> WHAT THE EXERCISE ASKS
Reproduce, exactly and in full, only the lines below from the one containing "Multi-Input combinational cell" through the one containing "## run 2: per-layer routing".

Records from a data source

━━━━━━━━━━━━━━━━━━━━━━━━━━━━━━

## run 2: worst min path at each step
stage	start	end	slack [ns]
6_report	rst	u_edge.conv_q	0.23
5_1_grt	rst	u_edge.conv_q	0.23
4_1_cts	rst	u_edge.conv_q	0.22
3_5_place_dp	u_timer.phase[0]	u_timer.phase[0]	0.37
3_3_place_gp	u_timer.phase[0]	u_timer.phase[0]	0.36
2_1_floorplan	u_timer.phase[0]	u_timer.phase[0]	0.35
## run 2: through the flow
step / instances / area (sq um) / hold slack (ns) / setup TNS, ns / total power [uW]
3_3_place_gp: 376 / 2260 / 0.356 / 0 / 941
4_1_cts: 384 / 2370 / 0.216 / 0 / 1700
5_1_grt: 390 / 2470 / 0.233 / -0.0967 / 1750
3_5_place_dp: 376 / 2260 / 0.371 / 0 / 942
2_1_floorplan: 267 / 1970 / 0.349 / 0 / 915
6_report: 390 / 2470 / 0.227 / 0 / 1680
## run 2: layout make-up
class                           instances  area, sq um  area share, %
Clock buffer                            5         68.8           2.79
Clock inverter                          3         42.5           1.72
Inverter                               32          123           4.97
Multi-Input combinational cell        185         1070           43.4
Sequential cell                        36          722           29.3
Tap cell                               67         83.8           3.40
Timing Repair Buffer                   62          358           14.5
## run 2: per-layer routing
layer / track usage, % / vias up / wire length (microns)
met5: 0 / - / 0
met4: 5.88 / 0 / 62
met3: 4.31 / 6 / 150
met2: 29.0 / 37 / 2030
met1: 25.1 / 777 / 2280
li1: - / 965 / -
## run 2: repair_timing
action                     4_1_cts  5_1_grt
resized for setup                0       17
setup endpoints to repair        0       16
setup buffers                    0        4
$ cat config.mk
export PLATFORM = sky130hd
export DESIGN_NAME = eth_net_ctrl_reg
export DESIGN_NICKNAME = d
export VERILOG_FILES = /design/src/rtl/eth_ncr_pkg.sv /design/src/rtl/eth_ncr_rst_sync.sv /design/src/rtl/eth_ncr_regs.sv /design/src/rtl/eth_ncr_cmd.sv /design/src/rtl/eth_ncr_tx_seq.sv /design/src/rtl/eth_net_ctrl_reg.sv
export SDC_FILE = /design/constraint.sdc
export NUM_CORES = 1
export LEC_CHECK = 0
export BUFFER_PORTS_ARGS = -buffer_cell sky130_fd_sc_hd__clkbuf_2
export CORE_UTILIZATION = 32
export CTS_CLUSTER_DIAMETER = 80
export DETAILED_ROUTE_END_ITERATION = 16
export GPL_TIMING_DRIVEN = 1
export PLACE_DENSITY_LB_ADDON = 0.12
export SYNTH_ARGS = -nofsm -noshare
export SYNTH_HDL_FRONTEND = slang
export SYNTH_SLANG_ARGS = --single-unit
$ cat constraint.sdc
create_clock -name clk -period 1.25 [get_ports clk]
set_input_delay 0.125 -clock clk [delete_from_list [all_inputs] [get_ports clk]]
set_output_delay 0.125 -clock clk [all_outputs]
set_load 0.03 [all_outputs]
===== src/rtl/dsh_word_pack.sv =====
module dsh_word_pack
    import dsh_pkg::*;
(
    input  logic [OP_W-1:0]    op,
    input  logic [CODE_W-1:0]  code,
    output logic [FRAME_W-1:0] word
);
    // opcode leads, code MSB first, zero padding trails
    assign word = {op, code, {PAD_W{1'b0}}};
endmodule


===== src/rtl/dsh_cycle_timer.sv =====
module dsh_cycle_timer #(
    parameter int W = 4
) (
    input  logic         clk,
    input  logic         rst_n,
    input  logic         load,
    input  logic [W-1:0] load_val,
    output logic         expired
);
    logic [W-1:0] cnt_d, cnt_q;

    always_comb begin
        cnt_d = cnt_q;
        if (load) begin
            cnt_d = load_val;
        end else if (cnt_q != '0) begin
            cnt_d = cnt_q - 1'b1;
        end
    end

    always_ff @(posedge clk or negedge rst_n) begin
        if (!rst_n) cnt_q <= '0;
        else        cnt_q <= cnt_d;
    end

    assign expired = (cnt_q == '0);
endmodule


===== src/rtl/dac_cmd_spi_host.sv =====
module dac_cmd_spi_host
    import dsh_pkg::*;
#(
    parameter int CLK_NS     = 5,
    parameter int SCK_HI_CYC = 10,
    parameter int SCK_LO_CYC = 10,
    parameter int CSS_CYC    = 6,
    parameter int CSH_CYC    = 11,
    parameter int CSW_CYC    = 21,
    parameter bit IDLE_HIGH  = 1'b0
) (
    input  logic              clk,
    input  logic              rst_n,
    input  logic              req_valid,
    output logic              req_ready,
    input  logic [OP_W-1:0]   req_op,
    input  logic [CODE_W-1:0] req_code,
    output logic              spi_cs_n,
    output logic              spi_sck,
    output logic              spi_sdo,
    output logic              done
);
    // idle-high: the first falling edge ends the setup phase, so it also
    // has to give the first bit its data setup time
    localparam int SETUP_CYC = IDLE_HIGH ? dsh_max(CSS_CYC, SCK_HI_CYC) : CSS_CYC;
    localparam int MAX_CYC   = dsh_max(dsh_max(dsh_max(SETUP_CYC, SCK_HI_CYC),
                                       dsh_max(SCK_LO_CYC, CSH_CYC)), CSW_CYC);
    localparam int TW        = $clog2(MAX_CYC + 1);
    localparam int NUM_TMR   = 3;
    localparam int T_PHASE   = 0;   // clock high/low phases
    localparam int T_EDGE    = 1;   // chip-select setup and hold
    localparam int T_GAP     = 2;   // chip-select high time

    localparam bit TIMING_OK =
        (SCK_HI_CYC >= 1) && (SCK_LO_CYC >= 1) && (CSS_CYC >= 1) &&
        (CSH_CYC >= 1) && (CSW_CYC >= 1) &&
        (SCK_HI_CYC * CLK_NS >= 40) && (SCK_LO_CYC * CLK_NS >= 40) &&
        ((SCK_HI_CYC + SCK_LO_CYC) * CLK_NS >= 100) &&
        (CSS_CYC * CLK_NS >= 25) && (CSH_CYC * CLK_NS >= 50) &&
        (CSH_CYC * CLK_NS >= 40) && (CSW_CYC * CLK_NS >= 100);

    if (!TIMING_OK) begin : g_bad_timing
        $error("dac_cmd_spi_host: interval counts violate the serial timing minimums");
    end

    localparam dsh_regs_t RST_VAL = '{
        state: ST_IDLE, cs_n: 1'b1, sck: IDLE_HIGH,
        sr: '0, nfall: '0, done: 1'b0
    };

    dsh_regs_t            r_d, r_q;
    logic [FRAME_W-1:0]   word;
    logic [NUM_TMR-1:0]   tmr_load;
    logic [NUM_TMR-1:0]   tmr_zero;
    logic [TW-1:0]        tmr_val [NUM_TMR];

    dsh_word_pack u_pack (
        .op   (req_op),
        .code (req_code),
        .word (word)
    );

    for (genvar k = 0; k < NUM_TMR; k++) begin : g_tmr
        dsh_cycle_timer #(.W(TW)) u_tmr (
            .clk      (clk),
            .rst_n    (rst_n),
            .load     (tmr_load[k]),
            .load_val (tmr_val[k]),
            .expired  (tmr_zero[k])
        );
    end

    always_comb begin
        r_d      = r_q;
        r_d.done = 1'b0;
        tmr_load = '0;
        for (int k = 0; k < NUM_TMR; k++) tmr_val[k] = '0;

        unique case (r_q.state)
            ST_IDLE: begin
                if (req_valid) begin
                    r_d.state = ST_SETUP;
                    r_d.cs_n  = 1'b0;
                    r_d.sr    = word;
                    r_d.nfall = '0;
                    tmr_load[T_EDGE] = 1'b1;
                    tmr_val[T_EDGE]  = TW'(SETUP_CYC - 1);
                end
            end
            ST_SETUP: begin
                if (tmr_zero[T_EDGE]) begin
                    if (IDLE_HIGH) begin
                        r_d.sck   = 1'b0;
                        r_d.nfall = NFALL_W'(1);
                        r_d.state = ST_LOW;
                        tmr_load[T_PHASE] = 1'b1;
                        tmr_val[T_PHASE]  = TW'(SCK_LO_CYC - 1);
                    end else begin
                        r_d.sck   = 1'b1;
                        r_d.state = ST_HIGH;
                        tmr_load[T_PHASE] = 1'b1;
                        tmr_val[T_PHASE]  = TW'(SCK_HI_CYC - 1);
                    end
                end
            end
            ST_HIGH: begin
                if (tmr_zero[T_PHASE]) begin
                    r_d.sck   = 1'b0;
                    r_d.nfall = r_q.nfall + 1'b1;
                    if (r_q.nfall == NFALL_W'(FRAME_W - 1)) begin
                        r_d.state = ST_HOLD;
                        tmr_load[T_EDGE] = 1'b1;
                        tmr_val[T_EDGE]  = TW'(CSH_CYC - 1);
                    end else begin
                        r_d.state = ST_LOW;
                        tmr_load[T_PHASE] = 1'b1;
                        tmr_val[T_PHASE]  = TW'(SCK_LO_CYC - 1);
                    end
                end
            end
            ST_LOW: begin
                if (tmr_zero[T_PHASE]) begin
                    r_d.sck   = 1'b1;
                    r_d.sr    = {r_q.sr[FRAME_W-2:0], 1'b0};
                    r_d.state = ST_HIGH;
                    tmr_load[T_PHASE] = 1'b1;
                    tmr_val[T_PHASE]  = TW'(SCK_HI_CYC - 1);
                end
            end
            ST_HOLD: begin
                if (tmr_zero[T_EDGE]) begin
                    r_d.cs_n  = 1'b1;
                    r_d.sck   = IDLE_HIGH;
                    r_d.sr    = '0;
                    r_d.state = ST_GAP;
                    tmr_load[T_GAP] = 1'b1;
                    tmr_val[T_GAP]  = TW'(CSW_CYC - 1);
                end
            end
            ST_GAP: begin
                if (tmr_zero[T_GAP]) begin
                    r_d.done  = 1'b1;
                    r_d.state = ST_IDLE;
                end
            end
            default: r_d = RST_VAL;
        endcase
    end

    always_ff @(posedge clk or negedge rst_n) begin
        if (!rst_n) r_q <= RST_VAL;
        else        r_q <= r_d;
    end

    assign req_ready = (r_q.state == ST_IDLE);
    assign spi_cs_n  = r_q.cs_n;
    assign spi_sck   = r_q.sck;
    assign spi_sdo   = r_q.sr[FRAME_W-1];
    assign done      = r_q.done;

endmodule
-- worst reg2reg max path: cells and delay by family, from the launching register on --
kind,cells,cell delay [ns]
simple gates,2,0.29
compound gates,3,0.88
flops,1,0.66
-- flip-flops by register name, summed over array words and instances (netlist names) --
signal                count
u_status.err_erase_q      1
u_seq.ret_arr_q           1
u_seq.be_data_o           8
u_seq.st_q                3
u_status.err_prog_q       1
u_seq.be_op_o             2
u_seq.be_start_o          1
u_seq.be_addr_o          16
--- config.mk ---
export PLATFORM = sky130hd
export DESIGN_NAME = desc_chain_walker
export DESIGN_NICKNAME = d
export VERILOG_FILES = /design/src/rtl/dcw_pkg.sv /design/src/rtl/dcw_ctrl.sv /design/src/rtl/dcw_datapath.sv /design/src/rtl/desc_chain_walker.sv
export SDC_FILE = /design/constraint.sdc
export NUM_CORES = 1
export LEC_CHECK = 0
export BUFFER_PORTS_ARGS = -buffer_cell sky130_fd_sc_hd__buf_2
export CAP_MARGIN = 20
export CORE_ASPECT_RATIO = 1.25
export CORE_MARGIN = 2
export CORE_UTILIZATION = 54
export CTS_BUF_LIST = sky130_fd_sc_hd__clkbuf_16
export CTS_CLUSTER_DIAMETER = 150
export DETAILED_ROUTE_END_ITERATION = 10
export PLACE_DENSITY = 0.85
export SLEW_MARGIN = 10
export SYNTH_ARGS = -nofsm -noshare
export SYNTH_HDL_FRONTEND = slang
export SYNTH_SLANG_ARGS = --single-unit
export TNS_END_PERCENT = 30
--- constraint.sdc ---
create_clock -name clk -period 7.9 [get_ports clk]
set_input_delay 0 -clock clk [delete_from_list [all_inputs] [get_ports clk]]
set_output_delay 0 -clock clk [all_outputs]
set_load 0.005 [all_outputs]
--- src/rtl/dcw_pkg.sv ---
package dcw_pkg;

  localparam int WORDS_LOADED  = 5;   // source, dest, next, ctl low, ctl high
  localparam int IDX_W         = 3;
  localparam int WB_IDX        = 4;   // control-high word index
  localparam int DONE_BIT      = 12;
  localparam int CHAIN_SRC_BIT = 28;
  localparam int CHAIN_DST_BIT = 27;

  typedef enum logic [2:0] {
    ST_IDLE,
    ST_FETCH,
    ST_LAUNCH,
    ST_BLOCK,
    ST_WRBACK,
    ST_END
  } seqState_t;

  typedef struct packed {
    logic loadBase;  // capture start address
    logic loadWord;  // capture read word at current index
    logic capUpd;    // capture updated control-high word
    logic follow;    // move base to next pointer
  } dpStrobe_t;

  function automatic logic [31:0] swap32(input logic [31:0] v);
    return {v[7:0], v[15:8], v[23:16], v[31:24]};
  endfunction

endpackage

━━━━━━━━━━━━━━━━━━━━━━━━━━━━━━

> COMPLETED EXERCISE
Multi-Input combinational cell        185         1070           43.4
Sequential cell                        36          722           29.3
Tap cell                               67         83.8           3.40
Timing Repair Buffer                   62          358           14.5
## run 2: per-layer routing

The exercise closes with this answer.